1 files changed, 23 insertions, 27 deletions
diff --git a/doc/Utf.3 b/doc/Utf.3
index b0c7f64..5f75a3e 100644
--- a/doc/Utf.3
+++ b/doc/Utf.3
@@ -15,16 +15,16 @@ Tcl_UniChar, Tcl_UniCharToUtf, Tcl_UtfToUniChar, Tcl_UtfToChar16, Tcl_UtfToWChar
 .sp
 typedef ... \fBTcl_UniChar\fR;
 .sp
-int
+Tcl_Size
 \fBTcl_UniCharToUtf\fR(\fIch, buf\fR)
 .sp
-int
+Tcl_Size
 \fBTcl_UtfToUniChar\fR(\fIsrc, chPtr\fR)
 .sp
-int
+Tcl_Size
 \fBTcl_UtfToChar16\fR(\fIsrc, uPtr\fR)
 .sp
-int
+Tcl_Size
 \fBTcl_UtfToWChar\fR(\fIsrc, wPtr\fR)
 .sp
 char *
@@ -55,19 +55,19 @@ int
 \fBTcl_UniCharLen\fR(\fIuniStr\fR)
 .sp
 int
-\fBTcl_UniCharNcmp\fR(\fIucs, uct, numChars\fR)
+\fBTcl_UniCharNcmp\fR(\fIucs, uct, uniLength\fR)
 .sp
 int
-\fBTcl_UniCharNcasecmp\fR(\fIucs, uct, numChars\fR)
+\fBTcl_UniCharNcasecmp\fR(\fIucs, uct, uniLength\fR)
 .sp
 int
 \fBTcl_UniCharCaseMatch\fR(\fIuniStr, uniPattern, nocase\fR)
 .sp
 int
-\fBTcl_UtfNcmp\fR(\fIcs, ct, numChars\fR)
+\fBTcl_UtfNcmp\fR(\fIcs, ct, length\fR)
 .sp
 int
-\fBTcl_UtfNcasecmp\fR(\fIcs, ct, numChars\fR)
+\fBTcl_UtfNcasecmp\fR(\fIcs, ct, length\fR)
 .sp
 int
 \fBTcl_UtfCharComplete\fR(\fIsrc, length\fR)
@@ -93,7 +93,7 @@ int
 const char *
 \fBTcl_UtfAtIndex\fR(\fIsrc, index\fR)
 .sp
-int
+Tcl_Size
 \fBTcl_UtfBackslash\fR(\fIsrc, readPtr, dst\fR)
 .SH ARGUMENTS
 .AS "const Tcl_UniChar" *uniPattern in/out
@@ -132,18 +132,16 @@ A null-terminated utf-16 string.
 A null-terminated utf-16 string.
 .AP "const unsigned short" *utf16Pattern in
 A null-terminated utf-16 string.
-.AP int length in
+.AP Tcl_Size length in
 The length of the UTF-8 string in bytes (not UTF-8 characters).  If
 negative, all bytes up to the first null byte are used.
-.AP int uniLength in
+.AP Tcl_Size uniLength in
 The length of the Unicode string in characters.
 .AP "Tcl_DString" *dsPtr in/out
 A pointer to a previously initialized \fBTcl_DString\fR.
-.AP "unsigned long" numChars in
-The number of characters to compare.
 .AP "const char" *start in
 Pointer to the beginning of a UTF-8 string.
-.AP int index in
+.AP Tcl_Size index in
 The index of a character (not byte) in the UTF-8 string.
 .AP int *readPtr out
 If non-NULL, filled with the number of bytes in the backslash sequence,
@@ -168,11 +166,12 @@ can consume in a single call.
 .PP
 \fBTcl_UniCharToUtf\fR stores the character \fIch\fR as a UTF-8 string
 in starting at \fIbuf\fR.  The return value is the number of bytes stored
-in \fIbuf\fR. If ch is a high surrogate (range U+D800 - U+DBFF), then
-the return value will be 1 and a single byte in the range 0xF0 - 0xF4
-will be stored.

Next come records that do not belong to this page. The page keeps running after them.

File: src/rtl/spr_pkg.sv
package spr_pkg;

    localparam int unsigned SLOT_COUNT_DEF = 8;
    localparam int unsigned SLOT_NUM_W     = 6;
    localparam int unsigned RECORD_LEN     = 15;
    localparam int unsigned BUF_LEN        = 16;

    localparam logic [1:0] OP_BYTE = 2'd0;
    localparam logic [1:0] OP_TICK = 2'd1;
    localparam logic [1:0] OP_READ = 2'd2;

    localparam logic [3:0] ST_IDLE_BYTE    = 4'd0;
    localparam logic [3:0] ST_PACKET_BYTE  = 4'd1;
    localparam logic [3:0] ST_STORED_KNOWN = 4'd2;
    localparam logic [3:0] ST_STORED_NEW   = 4'd3;
    localparam logic [3:0] ST_BAD_SUM      = 4'd4;
    localparam logic [3:0] ST_TABLE_FULL   = 4'd5;
    localparam logic [3:0] ST_LINE_ERROR   = 4'd6;
    localparam logic [3:0] ST_TICK         = 4'd7;
    localparam logic [3:0] ST_READ         = 4'd8;

    localparam logic [4:0] POS_IDLE   = 5'd31;
    localparam logic [4:0] POS_LAST   = 5'd16;
    localparam logic [4:0] POS_LEN    = 5'd17;
    localparam logic [7:0] SYNC_BYTE  = 8'hFF;
    localparam logic [7:0] START_BYTE = 8'h02;
    localparam logic [7:0] RELOAD_DEF = 8'd255;

    typedef logic [RECORD_LEN-1:0][7:0] record_t;

    typedef struct packed {
        logic [1:0] operation;
        logic [7:0] rx_byte;
        logic       line_error;
        logic [2:0] read_slot;
        logic [3:0] read_index;
    } in_item_t;

    typedef struct packed {
        logic [3:0] status;
        logic [2:0] slot_used;
        logic [7:0] read_data;
        logic [7:0] read_timeout;
    } out_item_t;

    typedef struct packed {
        logic                  valid;
        logic                  is_read;
        logic [15:0]           key;
        logic [3:0]            index;
        logic                  hit_match;
        logic [SLOT_NUM_W-1:0] match_slot;
        logic                  hit_free;
        logic [SLOT_NUM_W-1:0] free_slot;
        logic [7:0]            data;
        logic [7:0]            timeout;
    } token_t;

    typedef struct packed {
        logic                  tick;
        logic                  wr_en;
        logic [SLOT_NUM_W-1:0] wr_slot;
        logic [7:0]            wr_timeout;
        record_t               wr_record;
    } cell_ctl_t;

endpackage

If you still want to produce UTF-8 output for it (even
-though knowing it's an illegal code-point on its own), just call
-\fBTcl_UniCharToUtf\fR again specifying ch = -1.
+in \fIbuf\fR. The character \fIch\fR can be or'ed with the value TCL_COMBINE
+to enable special behavior, compatible with Tcl 8.x. Then, if ch is a high
+surrogate (range U+D800 - U+DBFF), the return value will be 1 and a single
+byte in the range 0xF0 - 0xF4 will be stored. If \fIch\fR is a low surrogate
+(range U+DC00 - U+DFFF), an attempt is made to combine the result with
+the earlier produced bytes, resulting in a 4-byte UTF-8 byte sequence.
 .PP
 \fBTcl_UtfToUniChar\fR reads one UTF-8 character starting at \fIsrc\fR
 and stores it as a Tcl_UniChar in \fI*chPtr\fR.  The return value is the
@@ -219,7 +218,7 @@ the number of Unicode characters (not bytes) in that string.
 \fBTcl_UniCharNcmp\fR and \fBTcl_UniCharNcasecmp\fR correspond to
 \fBstrncmp\fR and \fBstrncasecmp\fR, respectively, for Unicode characters.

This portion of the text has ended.